Oligosaccharides increased leptin and POMC levels in WT but not ob/ob mice. Oligosaccharides improved insulin sensitivity, hepatic metabolism (reduced triglycerides, aspartate aminotransferase, alanine aminotransferase, and free fatty acids), and bone growth (increased femur length, osteoprotegerin; decreased receptor activator of nuclear factor kappa-B ligand/cathepsin K) in WT mice. These benefits were absent in ob/ob mice. Crucially, POMC overexpression in ob/ob mice rescued metabolic dysfunction (improved GTT/ITT and normalized hepatic markers), restored growth hormone balance (reduced adrenocorticotropic hormone/cortisol and increased insulin-like growth factor 1), and reversed bone defects.

Conclusion

Oligosaccharides exert insulin-sensitizing, hepatoprotective, and growth-promoting effects via leptin-dependent POMC activation. POMC restoration rescues deficits in leptin deficiency, establishing the leptin/POMC axis as the essential mechanistic pathway.

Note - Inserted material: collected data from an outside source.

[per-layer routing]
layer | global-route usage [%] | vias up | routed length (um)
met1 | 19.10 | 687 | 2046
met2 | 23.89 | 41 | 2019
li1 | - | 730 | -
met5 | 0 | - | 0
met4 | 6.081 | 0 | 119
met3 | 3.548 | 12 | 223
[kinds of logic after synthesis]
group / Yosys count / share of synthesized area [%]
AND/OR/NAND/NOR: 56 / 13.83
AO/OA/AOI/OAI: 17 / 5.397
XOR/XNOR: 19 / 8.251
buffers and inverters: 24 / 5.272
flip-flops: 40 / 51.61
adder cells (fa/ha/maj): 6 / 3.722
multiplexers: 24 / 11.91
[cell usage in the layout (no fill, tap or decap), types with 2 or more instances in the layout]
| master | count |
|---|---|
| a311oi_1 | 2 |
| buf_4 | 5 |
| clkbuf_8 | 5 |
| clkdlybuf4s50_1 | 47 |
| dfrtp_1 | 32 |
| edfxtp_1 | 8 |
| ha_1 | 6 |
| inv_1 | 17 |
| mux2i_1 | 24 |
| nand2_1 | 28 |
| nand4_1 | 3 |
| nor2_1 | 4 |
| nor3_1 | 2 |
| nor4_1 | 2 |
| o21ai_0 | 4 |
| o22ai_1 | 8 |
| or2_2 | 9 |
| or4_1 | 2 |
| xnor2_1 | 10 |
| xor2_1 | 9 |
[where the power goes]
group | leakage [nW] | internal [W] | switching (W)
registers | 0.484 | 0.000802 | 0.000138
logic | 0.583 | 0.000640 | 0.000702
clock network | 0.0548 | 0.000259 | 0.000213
$ cat config.mk
export PLATFORM = sky130hd
export DESIGN_NAME = add_result_fifo
export DESIGN_NICKNAME = d
export VERILOG_FILES = /design/src/rtl/add_result_fifo.sv
export SDC_FILE = /design/constraint.sdc
export NUM_CORES = 1
export LEC_CHECK = 0
export BUFFER_PORTS_ARGS = -buffer_cell sky130_fd_sc_hd__buf_2
export CORE_MARGIN = 3
export CORE_UTILIZATION = 53
export DETAILED_ROUTE_END_ITERATION = 10
export PLACE_DENSITY = 0.74
export SLEW_MARGIN = 40
export SYNTH_ARGS = -nofsm -noshare
export SYNTH_HDL_FRONTEND = slang
export SYNTH_SLANG_ARGS = --single-unit
$ cat constraint.sdc
create_clock -name clk -period 3.4 [get_ports clk]
set_input_delay 0.68 -clock clk [delete_from_list [all_inputs] [get_ports clk]]
set_output_delay 0.68 -clock clk [all_outputs]
set_load 0.05 [all_outputs]
<file path="src/rtl/disp_writer_if.sv">
// disp_writer_if: request handshake plus display-bus outputs of disp_writer.
// The slave modport is the writer; the master modport is the requesting host.
interface disp_writer_if;
  logic        req_valid;
  logic        req_ready;
  logic [15:0] req_digits;
  logic [3:0]  req_dp;
  logic [3:0]  req_mask;
  logic [7:0]  ctrl;
  logic        busy;
  logic        done;

  modport master (
    output req_valid,
    output req_digits,
    output req_dp,
    output req_mask,
    input  req_ready,
    input  ctrl,
    input  busy,
    input  done
  );

  modport slave (
    input  req_valid,
    input  req_digits,
    input  req_dp,
    input  req_mask,
    output req_ready,
    output ctrl,
    output busy,
    output done
  );
endinterface

</file>
<file path="src/rtl/disp_writer.sv">
// disp_writer: serialises masked 4-digit updates into strobed writes on the 8-bit ctrl bus.
// Defining DISP_WRITER_BCD_EN adds a 14-cycle binary-to-BCD front end (CONV state).
module disp_writer #(
  parameter int unsigned STB_LEN = 4,
  parameter int unsigned GAP_LEN = 2
) (
  input logic          clk,
  input logic          rst,
  disp_writer_if.slave io_bus
);

`ifdef DISP_WRITER_BCD_EN
  typedef enum logic [2:0] {StIdle, StConv, StSetup, StStrobe, StGap, StDone} state_e;
  localparam logic [7:0] CONV_LAST = 8'd13;
`else
  typedef enum logic [2:0] {StIdle, StSetup, StStrobe, StGap, StDone} state_e;
`endif
  localparam logic [7:0] STB_LAST = 8'(STB_LEN - 1);
  localparam logic [7:0] GAP_LAST = 8'(GAP_LEN - 1);

  state_e      r_state;
  state_e      w_state_next;
  logic [7:0]  r_cnt;
  logic [7:0]  w_cnt_next;
  logic [1:0]  r_slot;
  logic [3:0]  r_mask;
  logic [3:0]  r_dp;
  logic [15:0] r_digits;
  logic [7:0]  r_ctrl;
  logic [7:0]  w_ctrl_next;
  logic        r_busy;
  logic        r_done;
  logic        r_ready;
  logic        w_busy_next;
  logic        w_done_next;
  logic        w_ready_next;
  logic        w_accept;
  logic [3:0]  w_src_mask;
  logic [2:0]  w_search_from;
  logic        w_slot_found;
  logic [1:0]  w_slot_sel;
  logic [3:0]  w_nibble;

  assign w_accept      = io_bus.req_valid && r_ready;
  assign w_src_mask    = w_accept ? io_bus.req_mask : r_mask;
  assign w_search_from = (r_state == StGap) ? ({1'b0, r_slot} + 3'd1) : 3'd0;
  assign w_nibble      = r_digits[{r_slot, 2'b00} +: 4];

  // Lowest enabled slot at or above w_search_from; a 3-bit start of 4 means none left.
  always_comb begin
    w_slot_found = 1'b0;
    w_slot_sel   = 2'd0;
    for (int i = 3; i >= 0; i--) begin
      if (w_src_mask[i] && (3'(i) >= w_search_from)) begin
        w_slot_found = 1'b1;
        w_slot_sel   = 2'(i);
      end
    end
  end

`ifdef DISP_WRITER_BCD_EN
  logic [13:0] r_bin;
  logic [13:0] w_bin_sat;
  logic [15:0] w_bcd_adj;
  logic [15:0] w_bcd_shift;

  assign w_bin_sat = (io_bus.req_digits > 16'd9999) ? 14'd9999 : io_bus.req_digits[13:0];

  // One double-dabble step: add 3 to every nibble >= 5, then shift in the next binary bit.
  always_comb begin
    w_bcd_adj = r_digits;
    for (int i = 0; i < 4; i++) begin
      if (r_digits[4*i +: 4] >= 4'd5) begin
        w_bcd_adj[4*i +: 4] = r_digits[4*i +: 4] + 4'd3;
      end
    end
    w_bcd_shift = (w_bcd_adj << 1) | {15'd0, r_bin[13]};
  end
`endif

  // State and registered outputs
  always_ff @(posedge clk or posedge rst) begin
    if (rst) begin
      r_state <= StIdle;
      r_ctrl  <= 8'h80;
      r_busy  <= 1'b0;
      r_done  <= 1'b0;
      r_ready <= 1'b0;
    end else begin
      r_state <= w_state_next;
      r_ctrl  <= w_ctrl_next;
      r_busy  <= w_busy_next;
      r_done  <= w_done_next;
      r_ready <= w_ready_next;
    end
  end

  always_comb begin
    w_state_next = r_state;
    unique case (r_state)
      StIdle, StDone: begin
        if (w_accept) begin
`ifdef DISP_WRITER_BCD_EN
          w_state_next = StConv;
`else
          w_state_next = w_slot_found ? StSetup : StDone;
`endif
        end else begin
          w_state_next = StIdle;
        end
      end
`ifdef DISP_WRITER_BCD_EN
      StConv: begin
        if (r_cnt == CONV_LAST) w_state_next = w_slot_found ? StSetup : StDone;
      end
`endif
      StSetup:  w_state_next = StStrobe;
      StStrobe: if (r_cnt == STB_LAST) w_state_next = StGap;
      StGap: begin
        if (r_cnt == GAP_LAST) w_state_next = w_slot_found ? StSetup : StDone;
      end
      default:  w_state_next = StIdle;
    endcase
  end

  // Outputs lag the state by one register stage; ctrl[6:0] is frozen from SETUP onwards.
  always_comb begin
    w_ctrl_next  = 8'h80;
    w_busy_next  = 1'b0;
    w_done_next  = 1'b0;
    w_ready_next = 1'b0;
    unique case (r_state)
      StIdle: w_ready_next = !w_accept;
`ifdef DISP_WRITER_BCD_EN
      StConv: w_busy_next = 1'b1;
`endif
      StSetup: begin
        w_busy_next = 1'b1;
        w_ctrl_next = {1'b1, r_slot, r_dp[r_slot], w_nibble};
      end
      StStrobe: begin
        w_busy_next = 1'b1;
        w_ctrl_next = {1'b0, r_ctrl[6:0]};
      end
      StGap: begin
        w_busy_next = 1'b1;
        w_ctrl_next = {1'b1, r_ctrl[6:0]};
      end
      StDone: begin
        w_done_next  = 1'b1;
        w_ready_next = !w_accept;
      end
      default: ;
    endcase
  end

  assign w_cnt_next = (w_state_next != r_state) ? 8'd0 : (r_cnt + 8'd1);

  always_ff @(posedge clk or posedge rst) begin
    if (rst) begin
      r_cnt    <= 8'd0;
      r_slot   <= 2'd0;
      r_mask   <= 4'd0;
      r_dp     <= 4'd0;
      r_digits <= 16'd0;
`ifdef DISP_WRITER_BCD_EN
      r_bin    <= 14'd0;
`endif
    end else begin
      r_cnt <= w_cnt_next;
      if (w_state_next == StSetup) r_slot <= w_slot_sel;
      if (w_accept) begin
        r_mask <= io_bus.req_mask;
        r_dp   <= io_bus.req_dp;
`ifdef DISP_WRITER_BCD_EN
        r_digits <= 16'd0;
        r_bin    <= w_bin_sat;
`else
        r_digits <= io_bus.req_digits;
`endif
      end
`ifdef DISP_WRITER_BCD_EN
      else if (r_state == StConv) begin
        r_digits <= w_bcd_shift;
        r_bin    <= r_bin << 1;
      end
`endif
    end
  end

  assign io_bus.ctrl      = r_ctrl;
  assign io_bus.busy      = r_busy;
  assign io_bus.done      = r_done;
  assign io_bus.req_ready = r_ready;

endmodule

</file>
<file path="src/flat_wrapper.sv">
// flat-port wrapper written by rule: the top's interface ports become plain ports
module disp_writer_flat 
#(
  parameter int unsigned STB_LEN = 4,
  parameter int unsigned GAP_LEN = 2
)
  (clk, rst, io_bus_req_valid, io_bus_req_digits, io_bus_req_dp, io_bus_req_mask, io_bus_req_ready, io_bus_ctrl, io_bus_busy, io_bus_done);
  disp_writer_if io_bus_i ();
  input logic clk;
  input logic rst;
  input wire logic [$bits(io_bus_i.req_valid)-1:0] io_bus_req_valid;
  input wire logic [$bits(io_bus_i.req_digits)-1:0] io_bus_req_digits;
  input wire logic [$bits(io_bus_i.req_dp)-1:0] io_bus_req_dp;
  input wire logic [$bits(io_bus_i.req_mask)-1:0] io_bus_req_mask;
  output wire logic [$bits(io_bus_i.req_ready)-1:0] io_bus_req_ready;
  output wire logic [$bits(io_bus_i.ctrl)-1:0] io_bus_ctrl;
  output wire logic [$bits(io_bus_i.busy)-1:0] io_bus_busy;
  output wire logic [$bits(io_bus_i.done)-1:0] io_bus_done;
  assign io_bus_i.req_valid = io_bus_req_valid;
  assign io_bus_i.req_digits = io_bus_req_digits;
  assign io_bus_i.req_dp = io_bus_req_dp;
  assign io_bus_i.req_mask = io_bus_req_mask;
  assign io_bus_req_ready = io_bus_i.req_ready;
  assign io_bus_ctrl = io_bus_i.ctrl;
  assign io_bus_busy = io_bus_i.busy;
  assign io_bus_done = io_bus_i.done;
  disp_writer #(.STB_LEN(STB_LEN), .GAP_LEN(GAP_LEN)) u_core (.clk(clk), .rst(rst), .io_bus(io_bus_i));
endmodule
</file>
<file path="config.mk">
export PLATFORM = sky130hd
export DESIGN_NAME = disp_writer_flat
export DESIGN_NICKNAME = d
export VERILOG_FILES = /design/src/rtl/disp_writer_if.sv /design/src/rtl/disp_writer.sv /design/src/flat_wrapper.sv
export SDC_FILE = /design/constraint.sdc
export NUM_CORES = 1
export LEC_CHECK = 0
export ABC_CLOCK_PERIOD_IN_PS = 2080
export CORE_MARGIN = 4
export CORE_UTILIZATION = 53
export DETAILED_ROUTE_END_ITERATION = 6
export GPL_TIMING_DRIVEN = 0
export PLACE_DENSITY = 0.85
export SKIP_LAST_GASP = 1
export SLEW_MARGIN = 20
export SYNTH_ARGS = -nofsm -noshare
export SYNTH_HDL_FRONTEND = slang
export SYNTH_SLANG_ARGS = --single-unit
</file>
<file path="constraint.sdc">
create_clock -name clk -period 2.08 [get_ports clk]
set_input_delay 0.312 -clock clk [delete_from_list [all_inputs] [get_ports clk]]
set_output_delay 0.312 -clock clk [all_outputs]
set_load 0.05 [all_outputs]
</file>
* Word-level counts from Yosys, hierarchy flattened
Index checks and enable logic that the tools add are counted.
** Storage, ports and cells
- Flip-flop bits (word level) :: 48
- Bits in latches :: 0
- RAM bits :: 0
- ROM bits :: 0
- Input port bits :: 27
- Output and inout bits :: 11
- Logic and storage cells :: 61
- Memories :: 0
** Cells by class
- $add $sub $neg :: 2
- Multiply operators :: 0
- Divide/modulo/power cells :: 0
- $lt $le $gt $ge :: 5
- Equality and inequality tests :: 8
- Shifts and indexed selects :: 1
- Muxes and demuxes :: 22
- Bitwise logic cells :: 2
- Reductions and logical operators :: 10
** Operators with widths (number)
- $pmux W8 S3 :: 1
- $shiftx A16 B5 Y4 :: 1
- $mux W3 :: 5
- $pmux W3 S4 :: 1
- $add A8 B1 Y8 const B :: 1
- $eq A8 B1 Y1 const B :: 1
- $eq A8 B2 Y1 const B :: 1
- $mux W1 :: 8
- $mux W2 :: 4
- $mux W8 :: 1
- $eq A3 B1 Y1 const B :: 2
- $eq A3 B2 Y1 const B :: 2
- $ge A1 B3 Y1 const A :: 2
- $ge A2 B3 Y1 const A :: 2
- $logic_and A1 B1 Y1 :: 5
- $mux W4 :: 1
- $add A2 B1 Y3 const B :: 1
- $eq A3 B3 Y1 const B :: 1
- $logic_not A3 Y1 :: 1
- $lt A2 B3 Y1 const B :: 1
- $ne A3 B3 Y1 :: 1
- $reduce_or A3 Y1 :: 1
- $bmux W1 S2 :: 1
- $not A1 Y1 :: 2
- 3 further kinds :: 3

* Logic depth before layout (Yosys ltp)
- Depth after elaboration :: 13
- Mapped depth :: 6
- Gate-level depth less buffers :: 6

* Worst setup path after synthesis
No wires, ideal clock.
- Path type :: reg2reg
- Start point :: reg u_core.r_ready (netlist: u_core.io_bus.req_ready)
- End point :: reg u_core.r_cnt[0]
- Setup time :: 0.139 ns
- Arrival :: 1.924 ns
- Path slack :: 0.017 ns
- Cell stages (with the launch flop) :: 6
- Buffers on the path :: 0
- Clock period less this slack :: 2.063 ns
- Cells stage by stage :: dfrtp_1 nand2_4 a2111oi_4 o22ai_4 o21ai_2 a211oi_1
** On the way
- Word-level cells in the longest chain between the ends :: 12
- Elaborated cells on any way between the ends :: 16
- Classes of those cells :: eq/ne (1); mux (10); reduce/logical (5)
** RTL lines
- start, declared :: line disp_writer.sv:33 : logic r_ready;
- start signal, assigned :: line disp_writer.sv:94 : r_ready <= w_ready_next;
- $logic_and A1 B1 Y1 (*) :: line disp_writer.sv:44 : assign w_accept = io_bus.req_valid && r_ready;
- $mux W4 :: line disp_writer.sv:45 : assign w_src_mask = w_accept ? io_bus.req_mask : r_mask;
- $logic_and A1 B1 Y1 :: line disp_writer.sv:54 : if (w_src_mask[i] && (3'(i) >= w_search_from)) begin
- $mux W1 (4 in series) :: line disp_writer.sv:54
- $mux W3 :: line disp_writer.sv:106, disp_writer.sv:120
- $mux W3 (on tied branches) :: line disp_writer.sv:120, disp_writer.sv:102
- $pmux W3 S4 (*) :: line disp_writer.sv:100 : unique case (r_state)
- $ne A3 B3 Y1 (*) :: line disp_writer.sv:157 : assign w_cnt_next = (w_state_next != r_state) ? 8'd0 : (r_cnt + 8'd1);
- $mux W8 (*) :: line disp_writer.sv:157
- named net u_core.w_cnt_next[0] :: line disp_writer.sv:24 : logic [7:0] w_cnt_next;
- end signal, assigned :: line disp_writer.sv:170 : r_cnt <= w_cnt_next;
- end, declared :: line disp_writer.sv:23 : logic [7:0] r_cnt;
The timed path passes the listed nets; every way through them passes the cells marked *.
A chain may end at the register's enable or synchronous reset.

* Final worst setup path
- Start point :: reg u_core.r_cnt[2]
- End point :: reg u_core.r_cnt[7]
** On the way
- Word-level cells in the longest chain between the ends :: 5
- Elaborated cells on any way between the ends :: 8
- Classes of those cells :: add/sub (1); eq/ne (3); mux (4)
** RTL lines (line)
- $eq A8 B1 Y1 / $eq A8 B2 Y1 (equally long branches) :: disp_writer.sv:120, disp_writer.sv:118
- $mux W3 (on tied branches) :: disp_writer.sv:120, disp_writer.sv:118
- $pmux W3 S4 :: disp_writer.sv:100
- $ne A3 B3 Y1 :: disp_writer.sv:157
- $mux W8 (*) :: disp_writer.sv:157
- named net u_core.w_cnt_next[7] :: disp_writer.sv:24
Marked as above.

==> qor.yml <==
outcome: "complete, no violations"
setup_tns_ns: 0
synth_top_cell_area_share: 0.491
cp-end-kind: "flip-flop"
synth_area_leader_cell: "dfrtp_1"
hpwl_um: 3580
area_growth_pct: 24.9
cts_buffer_depth: 2
ir_worst_vdd_mv: 0.638
slew_viol_final: 0
syn_inst: 231
synth_area_leaders: "dfrtp_1, nand2_1, mux4_2"
cts-root-buf: "clkbuf_8"
dieHeight_um: 75.2
syn_area_sq_mm: 0.00240
drt-total-wl_um: 5090
cts_buffers: 5
initial_core_util: 0.550
antenna_cells: 0
max_freq_mhz: 485
port_buffers: 37
worstSkewPairLatency_ns: 0.30
overflow: 0
ant_nets: 0
use_met2: 0.308
r2r_setup_slack_ns: 0.02
final_cells: 330
startpoint_type: "flip-flop"
pre_cts_slack_ns: -0.388
grt_use_met1: 0.269
arrival_ns: 2.22
ys_top_cells_by_count: "nand2_1, dfrtp_1, nor2_1"
cts_hold_buf: 0
hp-class: "primary input to async pin"
synth_async_sr_flop_share: 1.00
grtUsageTotal: 0.194
ctsHtreeMaxLevel: 2
post-route-util: 0.687
postLayoutSetupSlackWorst_ns: 0.0197
synth_cell_types: 52
grt_pass1_wl_um: 8380
ys_seq_elements: 48
cts.sinks: 48
critPathRequiredTime_ns: 2.24
post-route-min-period_ns: 2.06
ys_warn_count: 0
ys_seq_area_frac: 0.502
dp_cells: 321
path_clk_slew_ns: 0.09
core_sq_mm: 0.00435
synth-edff-count: 0
fin_skew_ns: 0.00601
via_per_inst: 5.75
path_class: "flip-flop to flip-flop"
worstMarginPinSlew_ns: 0.497
worstPathMaxFanout: 8
layout-drive-gt1-share: 0.147
synth_ff_type: "dfrtp_1"
grt_pass1_vias: 1860
powerDensity_mw_per_mm2: 1450
synth.net_count: 261
nets: 307
drc: 0
globalRoute.busiestLayer: "met2"
hold_viol: 0
power.leakage_uw: 0.00134
grt.met3_usage: 0.0334
grt_start_max_net_pins: 34
cts_tree: "built"
drt-wirelength-per-cell_um: 15.4
reg2reg_from: "u_core.r_cnt[2]"
finalSetupViolCount: 0
ios: 38
critPathLaunch: "u_core.r_cnt[2]"
cap_violations: 0
fp.dieW_um: 75.2
design_area_sq_mm: 0.00299
gp_congestion: 0.894
first_iter_violations: 154
post-synth-top-count-cell: "nand2_1"
placed_area_sq_mm: 0.00285
relSlewSlack: 0.667
antenna_found_initial: 0
drt_pass1_iterations: 4
avgSynthCellArea_sq_um: 10.4
dieArea_sq_mm: 0.00566
rows: 24
vias: 1896
fin_crit_sh: 0.991
## layout by cell type (no fill, tap or decap), types with 2 or more instances in the layout
| master | synthesis | routed |
|---|---|---|
| a2111oi_4 | 2 | 2 |
| a211oi_1 | 9 | 9 |
| a21o_1 | 2 | 2 |
| a21oi_1 | 4 | 4 |
| a22oi_1 | 5 | 5 |
| a31oi_1 | 2 | 2 |
| and2_1 | 3 | 3 |
| and2b_1 | 2 | 2 |
| and3_1 | 4 | 4 |
| buf_2 | 2 | 2 |
| clkbuf_1 | 5 | 5 |
| clkbuf_8 | 0 | 6 |
| clkdlybuf4s50_1 | 0 | 36 |
| dfrtp_1 | 47 | 47 |
| ha_1 | 3 | 3 |
| inv_1 | 6 | 5 |
| mux4_2 | 5 | 5 |
| nand2_1 | 65 | 65 |
| nand3_1 | 4 | 3 |
| nor2_1 | 14 | 14 |
| nor3_1 | 4 | 4 |
| o21ai_0 | 4 | 3 |
| o221ai_2 | 2 | 2 |
| or2_2 | 3 | 3 |
| xnor2_1 | 2 | 2 |
| xor2_1 | 4 | 4 |
## report_power, final
group          switching [uW]  internal (uW)  leakage [uW]
clock                     306            393     0.0000614
sequential                289           1330      0.000605
combinational            1190            849      0.000672
total                    1780           2570       0.00134
## critical path: stages, from the launching register on
cell      delay, ns
dfrtp_1        0.43
or4_4          0.56
nor3_4         0.28
nand4_1        0.24
o21ai_4        0.29
a211oi_1       0.13
## layer usage
metal / part of all wire / wire length (um) / vias to the layer above
li1: - / - / 899
met1: 0.44 / 2240 / 940
met2: 0.50 / 2570 / 47
met3: 0.038 / 193 / 10
met4: 0.017 / 89 / 0
met5: 0 / 0 / -
## flip-flops by register name (all words and copies together) (netlist names)
register	count
u_core.io_bus.busy	1
u_core.io_bus.ctrl	8
u_core.io_bus.done	1
u_core.io_bus.req_ready	1
u_core.r_cnt	8
u_core.r_digits	16
u_core.r_dp	4
u_core.r_mask	4
u_core.r_slot	2
u_core.r_state	3
## cell type report
type                    count  area, sq um
fillers                   339         1360
flip-flops and latches     48         1200
multi-input cells         167         1130
repair buffers             39          397
clock buffers               6         82.6
well taps                  52         65.1
plain buffers              10         48.8
clock inverters             2         38.8
inverters                   6         22.5
## per-stage QoR
stage / hold slack, ns / total power (uW)
after detailed placement: 0.461 / 3610
after global placement: 0.454 / 3540
final: 0.296 / 4350
after global routing: 0.330 / 4640
after floorplan: 0.417 / 3080
after CTS: 0.313 / 4350
## logic make-up after synthesis
group	after synthesis	synth area share
muxes	7	0.0580
xor gates and xnor gates	6	0.0219
adders and majority gates	3	0.0157
and+or+nand+nor	110	0.214
AOI/OAI and AO/OA	41	0.159
buffers and inverters	16	0.0298
DFF	48	0.502
## final timing paths
kind | to | cells past startpoint
worst min-delay path | u_core.io_bus.done | 2
worst min register to register | u_core.r_digits[8] | 2
max in group asynchronous | u_core.r_slot[0] | 3
worst max register to register | u_core.r_cnt[7] | 5
min in group clk | u_core.r_digits[8] | 2
worst max-delay path | u_core.r_cnt[7] | 5
## repair_timing
action                                  in CTS  in global routing
endpoints found under the setup margin       9                  7
gates resized for setup                      2                  2
buffers inserted                             0                  1
pin swaps                                    0                  3
Note: power is estimated with default switching activity, not from simulation.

背景：瘦素和促鸦片黑素皮质素（POMC）信号通路对代谢和生长具有关键调控作用。低聚糖调节这条轴的潜力及其生理影响尚不清楚。方法野生型（WT）和瘦素缺乏（ob/ob）小鼠每天口服低聚糖，持续8周。将慢病毒POMC过表达（LV-POMC）或对照（LV-NC）给予ob/ob小鼠。通过葡萄糖/胰岛素耐量试验（GTT/ITT）评估代谢功能。通过酶联免疫吸附法和Western blot定量测定血清/组织中瘦素、POMC、代谢标志物、生长激素和骨调节因子的水平。记录股骨长度，苏木精-伊红染色评价股骨小梁结构。结果单糖可提高WT小鼠的瘦素和POMC水平，但对ob/ob小鼠无显著影响。低聚糖改善了WT小鼠的胰岛素敏感性、肝脏代谢（减少甘油三酯、天冬氨酸转氨酶、丙氨酸转氨酶和游离脂肪酸）和骨生长（增加股骨长度、骨保护素；减少核因子κ b配体/组织蛋白酶K受体激活剂）。这些益处在ob/ob小鼠中不存在。至关重要的是，ob/ob小鼠的POMC过表达挽救了代谢功能障碍（改善GTT/ITT和正常化的肝脏标志物），恢复了生长激素平衡（促肾上腺皮质激素/皮质醇减少，胰岛素样生长因子1增加），并逆转了骨缺损。结论低聚糖通过瘦素依赖性的POMC激活发挥胰岛素增敏、保肝和促生长作用。POMC修复修复了瘦素缺乏症的缺陷，建立了瘦素/POMC轴作为重要的机制途径。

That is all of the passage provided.